The first single, "No Reflection", earned the band their fourth Grammy Award nomination, and went on to become their best-performing single on the US Mainstream Rock Chart since their cover of "Personal Jesus" in 2004. "Slo-Mo-Tion" was issued as its second and final single, although a music video was later released for "Hey, Cruel World...". The album was preceded by a surrealist short film, also titled Born Villain. They toured extensively to support the record; the "Hey Cruel World... Tour" was interspersed by co-headlining tours with Rob Zombie ("Twins of Evil") and Alice Cooper ("Masters of Madness").

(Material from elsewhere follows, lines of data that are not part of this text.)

==> /design/flow/design.v <==
module fsm(
	input logic clk, rst, nfc, card_active, fund_enough, maintenance, monthly,
	output logic open, reduce_bal,
	output logic [2:0] disp,
	output logic [1:0] sound
);
localparam [10:0] 
	IDLE = 		11'b00_000_00_0000,
	CHECK_VALID = 	11'b00_000_00_0010,
	INVALID = 	11'b01_000_00_0011,
	CHECK_BAL = 	11'b00_000_00_0100,
	REDUCE_BAL = 	11'b00_000_01_0101,
	INSUF_BAL = 	11'b01_000_00_0110,
	OPEN = 		11'b10_000_10_0111,
	DELAY_O = 	11'b00_100_10_1000,
	DELAY_OM = 	11'b00_101_10_1001,
	DELAY_E = 	11'b00_010_00_1010,
	DELAY_IF = 	11'b00_001_00_1011,
	CLOSE = 	11'b00_000_00_1100,
	SERV = 		11'b00_111_00_1101,
	SERV_E = 	11'b01_111_00_1110;
logic [10:0] state; 
logic delayed, start_delay;
logic [2:0] count;
always_ff @(posedge clk) 
begin 
if (rst) state <= IDLE;
else
	case (state)
		SERV:
		begin
			if(nfc)
				state <= SERV_E;
			else
				if(maintenance == 1'b1)
					state <= SERV;
				else
					state <= IDLE;
		end
		SERV_E:				 
		begin
			state <= SERV;
		end
		IDLE:
		begin
			if(maintenance) 	 
				state <= SERV;
			else 
				if(nfc) 		 
					state <= CHECK_VALID ;
				else
					state <= IDLE;
		end
		CHECK_VALID:
		begin
			if(card_active) 	 
				state <= CHECK_BAL;
			else 
				state <= INVALID;
		end
		INVALID:
		begin
			state <= DELAY_E;	 
		end
		CHECK_BAL:
		begin
			if(monthly)	 
				state <= OPEN;
			else 
				if(fund_enough == 1'b1) 
					state <= REDUCE_BAL;		 
				else 
					state <= INSUF_BAL;
		end
		REDUCE_BAL:
		begin
			state <= OPEN;
		end
		INSUF_BAL:
		begin
			state <= DELAY_IF;
		end
		OPEN:
		begin
			if(monthly == 1'b1)
				state <= DELAY_O;	 
			else
				state <= DELAY_OM;
		end
		DELAY_O:
		begin
			if(delayed) 
				if(open)
					state <= CLOSE;
				else
					state <= IDLE;
			else 
				state <= DELAY_O;
		end
		DELAY_OM:
		begin
			if(delayed) 
				if(open)
					state <= CLOSE;
				else
					state <= IDLE;
			else 
				state <= DELAY_OM;
		end
		DELAY_IF:
		begin
			if(delayed) 
				if(open)
					state <= CLOSE;
				else
					state <= IDLE;
			else 
				state <= DELAY_IF;
		end
		DELAY_E:
		begin
			if(delayed) 
				if(open)
					state <= CLOSE;
				else
					state <= IDLE;
			else 
				state <= DELAY_E;
		end
		CLOSE:
		begin
			state <= IDLE;
		end
		default:
		begin
			state <= IDLE;
		end
	endcase
end  
always_comb 
begin
	disp =	state[8:6];
	open =	state[5];
	reduce_bal = state[4];
	sound = state[10:9];
end
always_ff @(posedge clk)
begin
	if(start_delay)
		count <= count+1'b1;
	else
		count <= 3'b000;
end
always_comb 
begin
	if(state[3:0] >= 4'b1000 && state[3:0] < 4'b1100)
		start_delay = 1'b1;
	else
		start_delay = 1'b0;
	if( count > 3'b010 )
		delayed = 1'b1;
	else
		delayed = 1'b0;
end
endmodule 
==> /design/flow/run.sh <==
#!/bin/bash
# OpenROAD 26Q1-2900-gdf79404cd8, Yosys 0.63+post, stock flow scripts
make -C /OpenROAD-flow-scripts/flow DESIGN_CONFIG=/design/flow/config.mk WORK_HOME=/design/flow/orfs finish
==> /design/flow/config.mk <==
export PLATFORM = sky130hd
export DESIGN_NAME = fsm
export DESIGN_NICKNAME = fsm
export VERILOG_FILES = /design/flow/design.v
export SDC_FILE = /design/flow/constraint.sdc
export NUM_CORES = 4
export LEC_CHECK = 1
export CORE_AREA = 10 10 90 90
export DIE_AREA = 0 0 100 100
==> /design/flow/constraint.sdc <==
current_design fsm

set clk_period 2.2
set clk_io_pct 0.2

create_clock -name clk0 -period $clk_period [get_ports {clk}]

set non_clock_inputs [all_inputs -no_clocks]
set_input_delay [expr $clk_period * $clk_io_pct] -clock clk0 $non_clock_inputs
set_output_delay [expr $clk_period * $clk_io_pct] -clock clk0 [all_outputs]
==> impl_metrics.prom <==
# HELP chip_impl_metric Yosys and OpenROAD flow results
# TYPE chip_impl_metric gauge
chip_impl_metric{name="maxCapViolations",unit=""} 0
chip_impl_metric{name="power.share.switching",unit=""} 0.405
chip_impl_metric{name="dieArea",unit="mm²"} 0.0100
chip_impl_info{name="outcome",value="finished clean"} 1
chip_impl_metric{name="worst-slew-pin-transition",unit="ns"} 0.440
chip_impl_metric{name="route.final.wire_length",unit="µm"} 3130
chip_impl_metric{name="synthesis.area",unit="mm²"} 0.00105
chip_impl_metric{name="basic_gates_by_area",unit=""} 0.376
chip_impl_metric{name="ys_sh_adder",unit=""} 0.0238
chip_impl_metric{name="logic_area",unit="µm²"} 677
chip_impl_metric{name="setup_viol",unit=""} 0
chip_impl_metric{name="critical_path_required",unit="ns"} 2.37
chip_impl_metric{name="p_switching",unit="mW"} 0.499
chip_impl_info{name="path_delay_family",value="simple AND/OR/NAND/NOR gates"} 1
chip_impl_info{name="ff_type",value="sky130_fd_sc_hd__dfxtp_1"} 1
chip_impl_metric{name="tritoncts.num_buffers",unit=""} 3
chip_impl_info{name="critical_path.startpoint_type",value="flop"} 1
chip_impl_metric{name="antenna_violating_nets_left",unit=""} 0
chip_impl_info{name="crit_type",value="flop to flop"} 1
chip_impl_info{name="worstPathCellList",value="nand3_1, or3_4, a211o_1, a41o_1, nor4_4"} 1
chip_impl_metric{name="maximum_achievable_frequency",unit="MHz"} 503
chip_impl_metric{name="cell_internal_pwr",unit="mW"} 0.732
chip_impl_metric{name="maxSlewViolCount",unit=""} 0
chip_impl_metric{name="worst_setup_hold_path_clk_slew",unit="ns"} 0.06
chip_impl_metric{name="clock.latency.late_pin",unit="ns"} 0.25
chip_impl_metric{name="final_util",unit=""} 0.212
chip_impl_metric{name="flow.area_growth_from_synthesis",unit="%"} 26.5
chip_impl_info{name="critical_path_endpoint_category",value="flop"} 1
chip_impl_metric{name="grt_pass1_vias",unit=""} 1029
chip_impl_metric{name="cts_max_level",unit=""} 1
chip_impl_metric{name="placeableCoreArea",unit="mm²"} 0.00628
chip_impl_metric{name="clock_sink_count",unit=""} 14
chip_impl_metric{name="synth.yosys.num_cells",unit=""} 131
chip_impl_metric{name="total_leakage_power",unit="nW"} 0.437
chip_impl_metric{name="antennaDiodeCount",unit=""} 0
chip_impl_metric{name="detail_route.iter0.violations",unit=""} 113
chip_impl_metric{name="hold_viol_final",unit=""} 0
chip_impl_metric{name="fp-row-count",unit=""} 29
chip_impl_metric{name="number_of_storage_elements_in_the_synthesis_netlist",unit=""} 14
chip_impl_metric{name="power.share.clock",unit=""} 0.208
chip_impl_metric{name="dr_total_vias",unit=""} 1085
chip_impl_metric{name="drt_via_density",unit=""} 4.84
chip_impl_metric{name="post_synthesis_compound_gate_area_fraction",unit=""} 0.200
chip_impl_metric{name="fillerInstances",unit=""} 682
chip_impl_metric{name="share_comb_of_total_power",unit=""} 0.471
chip_impl_metric{name="cts_post_setup_buffers_inserted",unit=""} 0
chip_impl_info{name="cts-root-buf",value="sky130_fd_sc_hd__clkbuf_8"} 1
chip_impl_metric{name="post_synth_edffs",unit=""} 0
chip_impl_metric{name="p_total",unit="mW"} 1.23
chip_impl_metric{name="cellPowerDensity",unit="mW/mm²"} 924
chip_impl_metric{name="tool_warnings",unit=""} 26
chip_impl_metric{name="layout_worst_path_cycle_share",unit=""} 0.904
chip_impl_metric{name="floorplan.die.height",unit="µm"} 100
chip_impl_metric{name="synth-area-yosys",unit="mm²"} 0.00105
chip_impl_metric{name="final.hold.worst_slack",unit="ns"} 0.446
chip_impl_metric{name="postCtsHoldBufs",unit=""} 0
chip_impl_metric{name="worst_slew_margin_rel",unit=""} 0.704
chip_impl_metric{name="worst_ep_arrival_time",unit="ns"} 2.16
chip_impl_metric{name="route.detailed.wl_per_inst",unit="µm"} 14.0
chip_impl_metric{name="worstPathMaxFanout",unit=""} 10
chip_impl_metric{name="yosysWarnings",unit=""} 1
chip_impl_info{name="dominant_comb_cell",value="simple AND/OR/NAND/NOR gates"} 1
chip_impl_metric{name="share_of_total_power_in_sequential_cells",unit=""} 0.321
chip_impl_metric{name="sequential_standard_cell_area",unit="µm²"} 280
chip_impl_metric{name="synth-async-reset-ratio",unit=""} 0
chip_impl_metric{name="critical_path_buf_inv_count",unit=""} 0
chip_impl_metric{name="synth_area_per_cell",unit="µm²"} 8.04
chip_impl_metric{name="route.detailed.drc",unit=""} 0
chip_impl_metric{name="initial_antenna_violation_count",unit=""} 0
chip_impl_info{name="holdCritPathClass",value="flop to flop"} 1
chip_impl_info{name="unrepaired_setup_endpoints_after_global_routing",value="no"} 1
chip_impl_metric{name="fin_worst_skew",unit="ns"} 0.00257
chip_impl_metric{name="core_util_floorplan",unit=""} 0.168
chip_impl_metric{name="weighted_congestion_at_the_end_of_routability_driven_global_placement",unit=""} 0.975
chip_impl_metric{name="max-vdd-ir-drop",unit="V"} 0.000292
chip_impl_metric{name="grt_first_pass_wirelength",unit="µm"} 5230
chip_impl_metric{name="drive_above_1_share",unit=""} 0.156
chip_impl_metric{name="io_pins",unit=""} 14
chip_impl_metric{name="drt_first_pass_iters",unit=""} 4
chip_impl_metric{name="synth_seq_share",unit=""} 0.266
chip_impl_metric{name="yosys-mux-area-fraction",unit=""} 0.00950
chip_impl_metric{name="xor_xnor_area_frac",unit=""} 0.0333
chip_impl_metric{name="detailedPlacementHpwl",unit="µm"} 2460
chip_impl_metric{name="netlist-cell-type-count",unit=""} 49
chip_impl_info{name="critPathSlowestCell",value="sky130_fd_sc_hd__dfxtp_1"} 1
chip_impl_metric{name="io_buffers",unit=""} 13
chip_impl_metric{name="min_clock_period_post_route",unit="ns"} 1.99
chip_impl_metric{name="grt_max_degree",unit=""} 13
chip_impl_metric{name="crit_path_max_incr_delay",unit="ns"} 0.46
chip_impl_info{name="clock_tree_from_tritoncts",value="built"} 1
chip_impl_metric{name="syn_inst",unit=""} 131
chip_impl_metric{name="post_cts.resized_instances",unit=""} 0
chip_impl_metric{name="clk_path_buf_depth",unit=""} 2
chip_impl_metric{name="finalSetupTns",unit="ns"} 0
chip_impl_metric{name="die_w",unit="µm"} 100
chip_impl_metric{name="grt_usage",unit=""} 0.0626
chip_impl_metric{name="overflow_left_after_global_routing",unit=""} 0
==> routing by layer <==
metal  vias up  global-route usage  part of all wire
li1        524                   -                 -
met1       504              0.0852              0.44
met2        48              0.0986              0.47
met3         9              0.0132             0.072
met4         0              0.0163             0.025
met5         -                   0                 0
==> worst register-to-register path: cells and delay by family, from the launching register on <==
kind,cells,cell delay (ns)
AND/OR/NAND/NOR,3,0.85
AND-OR/OR-AND,2,0.60
flip-flops,1,0.46
==> flip-flops by register name (all words and copies together), names as in the netlist <==
register  cells
state        11
count         3
==> cell usage after synthesis (2+ instances only) <==
| cell type | instances | area, µm² |
|---|---|---|
| sky130_fd_sc_hd__buf_6 | 2 | 22.5 |
| sky130_fd_sc_hd__a21oi_1 | 9 | 45.0 |
| sky130_fd_sc_hd__a31oi_1 | 3 | 18.8 |
| sky130_fd_sc_hd__nand2_1 | 4 | 15.0 |
| sky130_fd_sc_hd__nand4b_1 | 3 | 26.3 |
| sky130_fd_sc_hd__buf_4 | 5 | 37.5 |
| sky130_fd_sc_hd__o21a_1 | 2 | 15.0 |
| sky130_fd_sc_hd__clkbuf_1 | 2 | 7.51 |
| sky130_fd_sc_hd__or3_1 | 2 | 12.5 |
| sky130_fd_sc_hd__nand3_1 | 5 | 25.0 |
| sky130_fd_sc_hd__inv_1 | 5 | 18.8 |
| sky130_fd_sc_hd__buf_2 | 2 | 10.0 |
| sky130_fd_sc_hd__o21ai_0 | 4 | 20.0 |
| sky130_fd_sc_hd__nand4_1 | 3 | 18.8 |
| sky130_fd_sc_hd__xnor2_1 | 3 | 26.3 |
| sky130_fd_sc_hd__nor3b_1 | 2 | 15.0 |
| sky130_fd_sc_hd__nor2_1 | 12 | 45.0 |
| sky130_fd_sc_hd__ha_1 | 2 | 25.0 |
| sky130_fd_sc_hd__nand2b_1 | 3 | 18.8 |
| sky130_fd_sc_hd__nor4_1 | 6 | 37.5 |
| sky130_fd_sc_hd__or2_2 | 2 | 12.5 |
| sky130_fd_sc_hd__nor2b_1 | 4 | 25.0 |
| sky130_fd_sc_hd__nor3_1 | 6 | 30.0 |
| sky130_fd_sc_hd__dfxtp_1 | 14 | 280 |
| sky130_fd_sc_hd__a41oi_1 | 2 | 17.5 |
==> logic make-up (layout without fill, tap and decap cells) <==
group / after synthesis / in the layout
flip-flops: 14 / 14
XOR/XNOR: 4 / 4
AND-OR/OR-AND: 31 / 31
AND/OR/NAND/NOR: 63 / 63
multiplexers: 1 / 1
buffers and inverters: 16 / 32
adder cells (fa/ha/maj): 2 / 2
==> worst paths after layout <==
| path | startpoint | to | slack [ns] | cells after the start |
|---|---|---|---|---|
| worst max register to register | state[6]$_SDFF_PP0_ | state[4]$_SDFF_PP0_ | 0.21 | 5 |
| worst min register to register | count[0]$_SDFF_PN0_ | count[0]$_SDFF_PN0_ | 0.45 | 1 |
| worst max-delay path | state[6]$_SDFF_PP0_ | state[4]$_SDFF_PP0_ | 0.21 | 5 |
| worst min-delay path | count[0]$_SDFF_PN0_ | count[0]$_SDFF_PN0_ | 0.45 | 1 |
==> through the flow <==
step	instances	instance area (µm²)	worst slack [ns]
final	224	1330	0.210
after global routing	224	1330	0.103
after CTS	224	1330	0.222
after detailed placement	220	1280	0.234
after global placement	220	1280	0.243
after floorplan	131	1050	0.285
==> cell type report <==
| cell class | instances | area share |
|---|---|---|
| multi-input combinational | 101 | 0.508 |
| clock buffer | 4 | 0.0413 |
| sequential | 14 | 0.210 |
| inverter | 5 | 0.0141 |
| tap | 77 | 0.0723 |
| timing repair buffer | 23 | 0.154 |
==> power groups by stage <==
stage	Sequential, mW	Combinational (mW)	Clock [mW]
final	0.395	0.580	0.256
after CTS	0.392	0.572	0.259
after global routing	0.408	0.630	0.272
==> cell usage in the layout (no fill, tap or decap), types with 2 or more instances in the layout <==
cell type,synthesis,routed
sky130_fd_sc_hd__nor2_1,12,12
sky130_fd_sc_hd__nor3b_1,2,2
sky130_fd_sc_hd__or3_1,2,2
sky130_fd_sc_hd__nand3_1,5,5
sky130_fd_sc_hd__clkbuf_8,0,4
sky130_fd_sc_hd__nor3_1,6,6
sky130_fd_sc_hd__a31oi_1,3,3
sky130_fd_sc_hd__nand4b_1,3,3
sky130_fd_sc_hd__nand4_1,3,3
sky130_fd_sc_hd__nor2b_1,4,4
sky130_fd_sc_hd__dfxtp_1,14,14
sky130_fd_sc_hd__nand2b_1,3,3
sky130_fd_sc_hd__or2_2,2,2
sky130_fd_sc_hd__inv_1,5,5
sky130_fd_sc_hd__ha_1,2,2
sky130_fd_sc_hd__o21a_1,2,2
sky130_fd_sc_hd__a21oi_1,9,9
sky130_fd_sc_hd__xnor2_1,3,3
sky130_fd_sc_hd__clkdlybuf4s50_1,0,13
sky130_fd_sc_hd__nand2_1,4,4
sky130_fd_sc_hd__buf_4,5,10
sky130_fd_sc_hd__a41oi_1,2,2
sky130_fd_sc_hd__o21ai_0,4,4
sky130_fd_sc_hd__nor4_1,6,6
Power and IR drop assume default switching activity.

==Background and recording==
On December 3, 2009, it was announced that Marilyn Manson had parted ways with their long-time record label Interscope. That same day, the band confirmed that they had been composing new material while touring in support of their previous studio album, The High End of Low (2009). The band's eponymous vocalist also suggested that a series of special one-off concerts were in development for the near future. These performances would see each album from Manson's triptych of albums (Holy Wood, Mechanical Animals and Antichrist Superstar) being played in its entirety over three different nights in the one venue which never materialized. On January 12, 2010, Chris Vrenna said that the band were "talking and coming up with concepts" for an upcoming studio album. Two weeks later, Manson confirmed on the band's Myspace profile that "the new album is officially in motion".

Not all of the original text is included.